*** Opening of Material for this exercise ***

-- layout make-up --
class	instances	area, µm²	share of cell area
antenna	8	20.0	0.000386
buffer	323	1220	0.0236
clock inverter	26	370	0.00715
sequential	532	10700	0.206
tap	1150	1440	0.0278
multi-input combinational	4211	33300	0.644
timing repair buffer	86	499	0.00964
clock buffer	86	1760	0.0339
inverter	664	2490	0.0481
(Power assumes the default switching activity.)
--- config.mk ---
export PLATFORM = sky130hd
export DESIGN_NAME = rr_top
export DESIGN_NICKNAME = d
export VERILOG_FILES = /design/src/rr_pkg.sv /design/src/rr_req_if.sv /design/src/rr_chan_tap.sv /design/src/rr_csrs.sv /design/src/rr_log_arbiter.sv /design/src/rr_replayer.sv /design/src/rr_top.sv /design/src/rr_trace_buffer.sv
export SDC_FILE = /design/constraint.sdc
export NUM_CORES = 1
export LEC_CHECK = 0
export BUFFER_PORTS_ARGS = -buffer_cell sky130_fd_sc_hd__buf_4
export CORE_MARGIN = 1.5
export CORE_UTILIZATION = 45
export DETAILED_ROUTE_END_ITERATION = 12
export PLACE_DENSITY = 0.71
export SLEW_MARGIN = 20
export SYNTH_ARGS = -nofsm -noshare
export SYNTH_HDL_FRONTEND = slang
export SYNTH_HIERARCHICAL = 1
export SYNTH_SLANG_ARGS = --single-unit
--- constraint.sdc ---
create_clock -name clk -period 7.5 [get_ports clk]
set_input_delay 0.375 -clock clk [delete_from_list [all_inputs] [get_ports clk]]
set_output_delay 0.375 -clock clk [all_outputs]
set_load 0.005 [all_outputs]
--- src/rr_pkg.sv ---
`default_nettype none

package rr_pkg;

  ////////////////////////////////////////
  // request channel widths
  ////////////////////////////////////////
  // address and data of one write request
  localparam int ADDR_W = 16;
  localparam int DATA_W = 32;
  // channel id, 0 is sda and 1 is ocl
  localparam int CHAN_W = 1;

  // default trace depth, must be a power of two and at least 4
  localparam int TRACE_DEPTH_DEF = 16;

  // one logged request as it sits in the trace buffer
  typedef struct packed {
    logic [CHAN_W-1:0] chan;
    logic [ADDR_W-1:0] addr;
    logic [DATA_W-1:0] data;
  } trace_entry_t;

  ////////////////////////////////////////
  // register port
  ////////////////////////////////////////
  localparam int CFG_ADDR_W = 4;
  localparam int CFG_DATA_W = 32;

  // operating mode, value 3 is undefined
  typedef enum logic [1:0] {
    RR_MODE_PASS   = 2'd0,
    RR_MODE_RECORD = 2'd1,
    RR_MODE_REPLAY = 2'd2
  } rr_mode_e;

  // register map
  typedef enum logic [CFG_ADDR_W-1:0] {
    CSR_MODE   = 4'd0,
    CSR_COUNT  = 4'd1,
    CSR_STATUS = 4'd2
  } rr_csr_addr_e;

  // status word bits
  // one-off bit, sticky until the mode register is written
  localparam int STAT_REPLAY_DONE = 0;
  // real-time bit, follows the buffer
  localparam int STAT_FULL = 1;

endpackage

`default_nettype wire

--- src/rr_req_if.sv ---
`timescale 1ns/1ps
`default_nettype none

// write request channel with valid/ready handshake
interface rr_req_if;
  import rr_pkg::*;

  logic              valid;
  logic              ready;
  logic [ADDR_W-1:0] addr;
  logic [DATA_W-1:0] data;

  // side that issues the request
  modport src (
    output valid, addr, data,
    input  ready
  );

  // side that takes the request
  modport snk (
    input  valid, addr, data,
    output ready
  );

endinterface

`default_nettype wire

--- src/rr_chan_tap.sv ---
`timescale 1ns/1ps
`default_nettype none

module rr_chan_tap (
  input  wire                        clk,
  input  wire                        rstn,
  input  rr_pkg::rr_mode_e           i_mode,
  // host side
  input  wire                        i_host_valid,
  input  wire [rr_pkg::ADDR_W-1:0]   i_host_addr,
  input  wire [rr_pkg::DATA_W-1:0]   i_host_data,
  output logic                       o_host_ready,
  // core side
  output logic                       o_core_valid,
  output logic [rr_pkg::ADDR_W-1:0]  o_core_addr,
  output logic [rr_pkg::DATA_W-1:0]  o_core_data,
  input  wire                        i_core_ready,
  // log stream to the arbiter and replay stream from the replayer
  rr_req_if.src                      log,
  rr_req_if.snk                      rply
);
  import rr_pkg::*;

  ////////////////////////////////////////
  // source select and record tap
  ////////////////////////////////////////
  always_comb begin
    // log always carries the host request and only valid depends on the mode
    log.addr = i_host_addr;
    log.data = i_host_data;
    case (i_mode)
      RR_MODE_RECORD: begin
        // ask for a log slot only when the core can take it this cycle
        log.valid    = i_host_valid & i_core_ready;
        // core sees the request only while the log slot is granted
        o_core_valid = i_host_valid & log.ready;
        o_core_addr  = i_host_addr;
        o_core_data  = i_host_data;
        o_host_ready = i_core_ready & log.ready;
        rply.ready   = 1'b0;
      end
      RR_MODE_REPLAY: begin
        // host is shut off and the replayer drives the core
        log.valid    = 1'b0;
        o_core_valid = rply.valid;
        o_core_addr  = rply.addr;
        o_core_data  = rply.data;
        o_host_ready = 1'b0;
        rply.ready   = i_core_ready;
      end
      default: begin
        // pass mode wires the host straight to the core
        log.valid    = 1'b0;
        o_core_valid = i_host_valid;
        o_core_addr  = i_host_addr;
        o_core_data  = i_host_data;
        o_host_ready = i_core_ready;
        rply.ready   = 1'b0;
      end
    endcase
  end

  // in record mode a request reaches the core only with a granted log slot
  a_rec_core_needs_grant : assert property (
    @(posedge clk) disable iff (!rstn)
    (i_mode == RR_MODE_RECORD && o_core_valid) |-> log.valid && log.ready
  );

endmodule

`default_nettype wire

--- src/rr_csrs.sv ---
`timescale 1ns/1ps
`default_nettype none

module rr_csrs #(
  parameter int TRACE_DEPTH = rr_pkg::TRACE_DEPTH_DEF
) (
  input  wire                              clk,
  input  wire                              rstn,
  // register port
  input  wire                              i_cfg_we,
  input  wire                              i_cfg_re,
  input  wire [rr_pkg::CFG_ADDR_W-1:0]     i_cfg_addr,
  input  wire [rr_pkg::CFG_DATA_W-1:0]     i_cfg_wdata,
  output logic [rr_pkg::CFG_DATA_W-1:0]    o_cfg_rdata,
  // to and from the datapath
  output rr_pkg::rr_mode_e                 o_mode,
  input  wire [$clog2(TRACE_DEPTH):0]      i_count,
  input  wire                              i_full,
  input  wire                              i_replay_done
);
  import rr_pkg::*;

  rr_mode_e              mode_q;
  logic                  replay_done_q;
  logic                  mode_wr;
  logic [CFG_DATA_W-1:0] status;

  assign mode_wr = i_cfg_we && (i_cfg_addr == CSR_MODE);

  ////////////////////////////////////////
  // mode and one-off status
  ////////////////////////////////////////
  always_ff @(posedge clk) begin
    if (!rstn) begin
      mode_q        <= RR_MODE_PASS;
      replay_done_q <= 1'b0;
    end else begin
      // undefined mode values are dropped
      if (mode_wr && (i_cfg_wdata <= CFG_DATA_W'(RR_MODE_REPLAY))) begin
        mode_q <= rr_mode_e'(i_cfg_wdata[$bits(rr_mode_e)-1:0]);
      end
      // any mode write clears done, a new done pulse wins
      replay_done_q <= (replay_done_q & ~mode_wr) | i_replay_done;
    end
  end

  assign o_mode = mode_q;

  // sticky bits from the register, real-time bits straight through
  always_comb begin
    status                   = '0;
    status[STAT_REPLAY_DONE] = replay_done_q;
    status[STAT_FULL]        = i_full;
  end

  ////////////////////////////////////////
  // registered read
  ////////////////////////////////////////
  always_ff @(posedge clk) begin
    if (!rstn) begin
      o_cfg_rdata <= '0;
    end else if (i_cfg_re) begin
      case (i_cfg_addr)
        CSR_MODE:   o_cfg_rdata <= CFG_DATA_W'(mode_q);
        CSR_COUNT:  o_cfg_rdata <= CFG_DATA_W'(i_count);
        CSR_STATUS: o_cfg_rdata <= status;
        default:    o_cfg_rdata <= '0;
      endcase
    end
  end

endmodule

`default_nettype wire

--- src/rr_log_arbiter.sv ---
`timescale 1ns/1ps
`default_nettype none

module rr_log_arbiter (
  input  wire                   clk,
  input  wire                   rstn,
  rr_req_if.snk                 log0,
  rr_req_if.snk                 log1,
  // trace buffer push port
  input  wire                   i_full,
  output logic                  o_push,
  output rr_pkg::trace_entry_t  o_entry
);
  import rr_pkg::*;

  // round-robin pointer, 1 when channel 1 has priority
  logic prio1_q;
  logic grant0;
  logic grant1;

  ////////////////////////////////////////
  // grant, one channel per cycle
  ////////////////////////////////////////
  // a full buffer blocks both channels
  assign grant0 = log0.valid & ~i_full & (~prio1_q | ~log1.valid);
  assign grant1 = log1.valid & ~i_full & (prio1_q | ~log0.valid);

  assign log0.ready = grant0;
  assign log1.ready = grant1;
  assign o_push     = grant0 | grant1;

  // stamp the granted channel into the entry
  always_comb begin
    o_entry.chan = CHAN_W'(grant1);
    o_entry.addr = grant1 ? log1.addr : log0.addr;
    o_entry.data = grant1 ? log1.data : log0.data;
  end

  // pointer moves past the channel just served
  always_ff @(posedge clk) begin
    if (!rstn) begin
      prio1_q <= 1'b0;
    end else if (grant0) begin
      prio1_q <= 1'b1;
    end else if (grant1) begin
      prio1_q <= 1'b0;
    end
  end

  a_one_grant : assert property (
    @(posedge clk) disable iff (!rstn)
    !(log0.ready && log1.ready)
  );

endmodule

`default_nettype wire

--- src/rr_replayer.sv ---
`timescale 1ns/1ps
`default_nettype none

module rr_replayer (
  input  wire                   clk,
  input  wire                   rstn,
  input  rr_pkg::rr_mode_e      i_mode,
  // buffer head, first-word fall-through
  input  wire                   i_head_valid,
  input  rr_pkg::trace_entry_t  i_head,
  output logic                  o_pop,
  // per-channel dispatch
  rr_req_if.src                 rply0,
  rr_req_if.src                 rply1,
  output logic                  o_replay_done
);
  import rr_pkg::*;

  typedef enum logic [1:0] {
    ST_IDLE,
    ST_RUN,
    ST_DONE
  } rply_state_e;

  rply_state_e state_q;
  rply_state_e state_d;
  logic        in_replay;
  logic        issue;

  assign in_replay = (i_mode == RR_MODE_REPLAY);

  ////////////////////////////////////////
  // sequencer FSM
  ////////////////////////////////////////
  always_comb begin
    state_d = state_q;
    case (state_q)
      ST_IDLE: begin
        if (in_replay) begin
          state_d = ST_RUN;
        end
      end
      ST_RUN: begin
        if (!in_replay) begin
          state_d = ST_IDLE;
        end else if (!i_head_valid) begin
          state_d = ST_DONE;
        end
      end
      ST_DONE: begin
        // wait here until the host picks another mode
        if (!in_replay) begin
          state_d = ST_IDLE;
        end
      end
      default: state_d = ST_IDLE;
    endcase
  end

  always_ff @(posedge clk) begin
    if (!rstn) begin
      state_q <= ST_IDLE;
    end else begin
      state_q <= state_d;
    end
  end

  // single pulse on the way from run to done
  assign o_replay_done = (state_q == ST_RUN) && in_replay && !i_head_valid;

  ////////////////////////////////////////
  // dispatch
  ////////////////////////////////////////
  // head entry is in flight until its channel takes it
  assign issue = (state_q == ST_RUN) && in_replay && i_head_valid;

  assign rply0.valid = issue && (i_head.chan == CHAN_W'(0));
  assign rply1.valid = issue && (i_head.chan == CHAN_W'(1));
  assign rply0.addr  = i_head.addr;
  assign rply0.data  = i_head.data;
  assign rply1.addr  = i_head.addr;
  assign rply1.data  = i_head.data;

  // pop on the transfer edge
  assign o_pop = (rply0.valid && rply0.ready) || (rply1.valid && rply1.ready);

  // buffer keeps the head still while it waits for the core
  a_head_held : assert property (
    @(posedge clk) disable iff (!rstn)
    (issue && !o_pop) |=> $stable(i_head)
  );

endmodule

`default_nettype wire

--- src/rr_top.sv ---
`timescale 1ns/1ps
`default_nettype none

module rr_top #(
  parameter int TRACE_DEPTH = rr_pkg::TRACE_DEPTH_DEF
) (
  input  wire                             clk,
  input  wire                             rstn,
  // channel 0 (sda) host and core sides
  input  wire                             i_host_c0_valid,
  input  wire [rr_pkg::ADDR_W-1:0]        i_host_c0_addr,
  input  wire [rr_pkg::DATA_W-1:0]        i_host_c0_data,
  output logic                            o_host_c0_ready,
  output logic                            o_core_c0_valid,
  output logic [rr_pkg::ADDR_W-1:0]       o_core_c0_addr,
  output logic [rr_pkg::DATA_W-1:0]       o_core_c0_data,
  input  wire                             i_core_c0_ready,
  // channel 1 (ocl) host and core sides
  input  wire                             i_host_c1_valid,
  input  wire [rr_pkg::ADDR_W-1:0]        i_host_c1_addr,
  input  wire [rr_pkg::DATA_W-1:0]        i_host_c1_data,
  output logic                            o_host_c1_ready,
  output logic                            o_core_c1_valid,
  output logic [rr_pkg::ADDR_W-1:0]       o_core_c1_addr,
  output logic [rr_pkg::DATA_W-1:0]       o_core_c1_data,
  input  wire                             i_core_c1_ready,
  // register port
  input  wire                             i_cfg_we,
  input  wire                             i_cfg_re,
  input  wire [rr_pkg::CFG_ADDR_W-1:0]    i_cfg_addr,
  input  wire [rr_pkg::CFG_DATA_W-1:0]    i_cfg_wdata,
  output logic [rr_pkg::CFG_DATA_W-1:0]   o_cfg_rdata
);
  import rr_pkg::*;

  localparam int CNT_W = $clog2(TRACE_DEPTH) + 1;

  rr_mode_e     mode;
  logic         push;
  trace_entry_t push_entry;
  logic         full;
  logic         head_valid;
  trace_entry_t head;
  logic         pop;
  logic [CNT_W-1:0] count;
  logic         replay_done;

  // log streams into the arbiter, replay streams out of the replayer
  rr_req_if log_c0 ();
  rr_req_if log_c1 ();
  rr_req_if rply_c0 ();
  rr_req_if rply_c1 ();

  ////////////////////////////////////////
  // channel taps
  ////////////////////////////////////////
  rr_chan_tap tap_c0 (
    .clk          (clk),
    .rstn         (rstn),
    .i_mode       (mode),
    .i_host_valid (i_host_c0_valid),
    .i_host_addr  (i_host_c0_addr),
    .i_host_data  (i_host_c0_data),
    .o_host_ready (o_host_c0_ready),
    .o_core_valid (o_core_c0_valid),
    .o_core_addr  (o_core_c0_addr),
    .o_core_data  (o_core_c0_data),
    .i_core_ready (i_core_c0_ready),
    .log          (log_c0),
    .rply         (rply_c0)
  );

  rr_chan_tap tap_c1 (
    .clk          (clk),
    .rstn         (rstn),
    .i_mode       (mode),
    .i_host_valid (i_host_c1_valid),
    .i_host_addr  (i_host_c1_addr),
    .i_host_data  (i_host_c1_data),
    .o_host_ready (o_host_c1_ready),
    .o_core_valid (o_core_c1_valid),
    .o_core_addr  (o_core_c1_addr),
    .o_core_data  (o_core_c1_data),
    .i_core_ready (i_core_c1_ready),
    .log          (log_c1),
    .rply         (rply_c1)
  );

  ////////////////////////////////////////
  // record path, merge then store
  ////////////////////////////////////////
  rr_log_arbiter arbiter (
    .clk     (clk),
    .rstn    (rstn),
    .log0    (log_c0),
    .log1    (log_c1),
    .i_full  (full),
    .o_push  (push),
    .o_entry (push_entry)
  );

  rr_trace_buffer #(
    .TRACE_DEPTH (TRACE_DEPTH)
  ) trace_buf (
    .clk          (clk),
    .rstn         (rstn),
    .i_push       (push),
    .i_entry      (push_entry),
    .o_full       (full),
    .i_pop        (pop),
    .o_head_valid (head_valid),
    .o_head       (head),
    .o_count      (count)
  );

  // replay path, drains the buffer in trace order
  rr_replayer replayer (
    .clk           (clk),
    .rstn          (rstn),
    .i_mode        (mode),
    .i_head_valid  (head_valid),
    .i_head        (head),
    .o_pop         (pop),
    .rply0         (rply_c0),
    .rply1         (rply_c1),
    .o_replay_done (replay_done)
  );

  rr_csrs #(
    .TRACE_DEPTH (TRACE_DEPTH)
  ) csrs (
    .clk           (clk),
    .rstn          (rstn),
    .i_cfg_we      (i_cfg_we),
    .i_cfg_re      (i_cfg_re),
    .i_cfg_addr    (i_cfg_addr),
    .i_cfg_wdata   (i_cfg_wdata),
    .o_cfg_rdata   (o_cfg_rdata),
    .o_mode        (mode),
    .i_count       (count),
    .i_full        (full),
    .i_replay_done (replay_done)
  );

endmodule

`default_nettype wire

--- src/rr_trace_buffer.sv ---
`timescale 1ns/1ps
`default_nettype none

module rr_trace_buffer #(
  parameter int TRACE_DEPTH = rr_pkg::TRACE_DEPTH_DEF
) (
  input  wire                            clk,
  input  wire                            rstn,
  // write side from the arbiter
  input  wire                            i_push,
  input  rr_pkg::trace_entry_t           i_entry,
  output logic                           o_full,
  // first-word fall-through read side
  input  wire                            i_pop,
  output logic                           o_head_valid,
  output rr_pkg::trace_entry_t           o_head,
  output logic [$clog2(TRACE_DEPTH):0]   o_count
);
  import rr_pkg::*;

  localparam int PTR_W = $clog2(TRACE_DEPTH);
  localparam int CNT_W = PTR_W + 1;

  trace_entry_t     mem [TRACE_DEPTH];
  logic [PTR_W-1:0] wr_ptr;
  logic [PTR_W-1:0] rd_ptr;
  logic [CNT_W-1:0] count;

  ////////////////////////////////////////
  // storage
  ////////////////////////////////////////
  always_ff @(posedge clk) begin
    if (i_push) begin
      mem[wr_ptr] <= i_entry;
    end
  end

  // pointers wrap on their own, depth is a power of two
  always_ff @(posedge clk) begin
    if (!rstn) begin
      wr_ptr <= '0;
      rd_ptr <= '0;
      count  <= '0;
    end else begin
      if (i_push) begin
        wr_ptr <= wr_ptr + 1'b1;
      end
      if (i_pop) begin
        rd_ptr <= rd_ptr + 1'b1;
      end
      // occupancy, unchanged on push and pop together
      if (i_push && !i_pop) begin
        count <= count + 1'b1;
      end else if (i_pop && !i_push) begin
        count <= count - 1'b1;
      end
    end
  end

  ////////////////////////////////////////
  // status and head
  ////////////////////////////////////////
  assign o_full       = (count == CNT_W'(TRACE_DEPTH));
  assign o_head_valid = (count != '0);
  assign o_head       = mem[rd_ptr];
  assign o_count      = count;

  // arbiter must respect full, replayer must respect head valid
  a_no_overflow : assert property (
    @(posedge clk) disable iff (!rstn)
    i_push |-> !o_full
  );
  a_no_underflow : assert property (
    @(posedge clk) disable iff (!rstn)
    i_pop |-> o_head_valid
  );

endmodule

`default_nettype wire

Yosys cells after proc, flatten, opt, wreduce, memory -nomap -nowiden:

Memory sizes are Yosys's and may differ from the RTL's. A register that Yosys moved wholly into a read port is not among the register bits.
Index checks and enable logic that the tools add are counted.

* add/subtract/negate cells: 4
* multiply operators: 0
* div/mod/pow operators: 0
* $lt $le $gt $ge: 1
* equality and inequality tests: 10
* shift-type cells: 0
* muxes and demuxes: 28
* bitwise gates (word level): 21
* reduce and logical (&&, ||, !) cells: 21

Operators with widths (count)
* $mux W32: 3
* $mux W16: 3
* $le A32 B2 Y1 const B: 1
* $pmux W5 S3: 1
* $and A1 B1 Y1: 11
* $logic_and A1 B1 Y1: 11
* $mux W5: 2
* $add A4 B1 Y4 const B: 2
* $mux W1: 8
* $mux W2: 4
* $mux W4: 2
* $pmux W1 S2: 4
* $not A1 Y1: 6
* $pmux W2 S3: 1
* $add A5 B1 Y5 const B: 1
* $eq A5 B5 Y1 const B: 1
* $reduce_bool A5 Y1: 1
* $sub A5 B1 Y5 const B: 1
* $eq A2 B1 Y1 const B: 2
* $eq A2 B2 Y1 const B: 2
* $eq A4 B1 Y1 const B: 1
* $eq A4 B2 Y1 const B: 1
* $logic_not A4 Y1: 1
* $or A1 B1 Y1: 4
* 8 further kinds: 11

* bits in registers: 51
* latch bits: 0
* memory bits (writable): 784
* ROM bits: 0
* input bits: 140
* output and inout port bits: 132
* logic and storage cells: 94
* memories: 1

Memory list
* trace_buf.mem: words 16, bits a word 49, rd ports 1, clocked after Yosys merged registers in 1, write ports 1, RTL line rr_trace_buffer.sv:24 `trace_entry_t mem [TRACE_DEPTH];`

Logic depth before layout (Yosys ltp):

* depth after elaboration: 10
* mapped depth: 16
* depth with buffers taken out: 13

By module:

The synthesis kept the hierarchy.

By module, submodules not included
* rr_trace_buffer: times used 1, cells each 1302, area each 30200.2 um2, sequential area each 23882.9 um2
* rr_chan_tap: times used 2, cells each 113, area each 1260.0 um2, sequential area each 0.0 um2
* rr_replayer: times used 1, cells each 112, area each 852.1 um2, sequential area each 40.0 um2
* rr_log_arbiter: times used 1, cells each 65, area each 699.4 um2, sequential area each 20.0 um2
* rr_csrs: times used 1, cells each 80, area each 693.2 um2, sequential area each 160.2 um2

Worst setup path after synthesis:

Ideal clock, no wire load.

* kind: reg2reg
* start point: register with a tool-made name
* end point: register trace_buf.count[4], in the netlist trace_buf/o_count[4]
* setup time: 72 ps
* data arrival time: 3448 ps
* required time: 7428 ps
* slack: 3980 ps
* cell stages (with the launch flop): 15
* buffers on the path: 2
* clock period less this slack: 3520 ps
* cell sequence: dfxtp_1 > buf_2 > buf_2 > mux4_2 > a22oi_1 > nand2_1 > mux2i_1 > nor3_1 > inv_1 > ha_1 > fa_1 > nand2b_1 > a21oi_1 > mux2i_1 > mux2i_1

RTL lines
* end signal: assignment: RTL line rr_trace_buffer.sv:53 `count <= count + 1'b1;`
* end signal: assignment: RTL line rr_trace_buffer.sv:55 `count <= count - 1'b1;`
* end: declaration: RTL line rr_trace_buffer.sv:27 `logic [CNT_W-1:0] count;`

*** Close of Material for this exercise ***

- _Task goal_:
Copy out all lines above holding "sticky".

- _Exercise response_:
  // one-off bit, sticky until the mode register is written
  // sticky bits from the register, real-time bits straight through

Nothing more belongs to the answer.